Mãe não tem jeito.
Mãe não tem jeito.
Pode nos deixar, pelo simples hábito da expressão amorosa, ridiculamente envergonhados diante dos outros, mas não é possível nem legítimo lutar contra isso, o melhor é fingir que não se ouviu nada e esconder a cara, mesmo porque a nova manicure que ela contratou para vir em casa não vai cair na besteira de fazer bilu-bilu num marmanjão de cinqüenta e nove anos de idade. Pelo menos, não o bilu-bilu em que estou pensando.
Trabalho à mesa da sala de visitas, revisando a tradução de um romance espanhol, e pelo papo das duas logo percebo que minha mãe, recém-octogenária no melhor de seu ânimo, resolve mostrar o apartamento à profissional. Parece que a boa etiqueta já não acata o velho costume, mas somos pobres e antiquados, e D. Celina faz isso desde 1943, quando se casou.
Depois de levar a pequena até o living e apresentar-me como o filho que ainda mora com ela (esse ainda é uma orgulhosa e capricorniana marca de território ou de regaço incurável), segue pelo corredor, pára à porta do meu tugúrio e declara com a maior candura: "Este é o quartinho dele."
No meu canto, menos escaldado do que imaginava, corei, sorri amarelo, fiquei azul de raiva (raiva filial, não se assustem), juro que me deu vontade de engatinhar ou enfiar uma chupeta na boca, como naquelas situações em que para conjurar uma infâmia exageramos comicamente uma característica qualquer que nos atribuam. Para ser mais claro, como naqueles casos em que alguém se contorce todo ao ouvir seu nome trocado pelo de outra pessoa.

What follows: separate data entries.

$ cat config.mk
export PLATFORM = sky130hd
export DESIGN_NAME = disp_frame_decoder
export DESIGN_NICKNAME = d
export VERILOG_FILES = /design/src/rtl/disp_frame_pkg.sv /design/src/rtl/disp_frame_ctrl.sv /design/src/rtl/disp_frame_dp.sv /design/src/rtl/disp_frame_decoder.sv
export SDC_FILE = /design/constraint.sdc
export NUM_CORES = 1
export LEC_CHECK = 0
export ABC_AREA = 0
export BUFFER_PORTS_ARGS = -buffer_cell sky130_fd_sc_hd__buf_2
export CORE_MARGIN = 5
export CORE_UTILIZATION = 46
export DETAILED_ROUTE_END_ITERATION = 10
export PLACE_DENSITY_LB_ADDON = 0.15
export SLEW_MARGIN = 20
export SYNTH_ARGS = -nofsm -noshare
export SYNTH_HDL_FRONTEND = slang
export SYNTH_SLANG_ARGS = --single-unit
export TNS_END_PERCENT = 20
$ cat constraint.sdc
create_clock -name clk -period 1.7 [get_ports clk]
set_clock_uncertainty 0.15 [all_clocks]
set_input_delay 0.085 -clock clk [delete_from_list [all_inputs] [get_ports clk]]
set_output_delay 0.085 -clock clk [all_outputs]
set_load 0.02 [all_outputs]
$ cat src/rtl/disp_frame_pkg.sv
package disp_frame_pkg;
  typedef enum logic [1:0] {
    ST_HUNT,
    ST_HEADER,
    ST_PAYLOAD,
    ST_TAIL
  } rxState_e;

  typedef struct packed {
    logic loadAddr;
    logic writeData;
    logic endOk;
    logic endBad;
  } ctrlStrobe_t;
endpackage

Defesa inútil contra minha mãe. Não é agora, aos oitenta e dois de idade, que ela vai mudar sua maneira de referir-se aos filhos na frente de estranhos. E depois um homem que não é pai dificilmente consegue julgar de modo correto essas coisas.
Deixemos assim. Afinal, como dizia um tio meu, quem tem mãe não tem medo.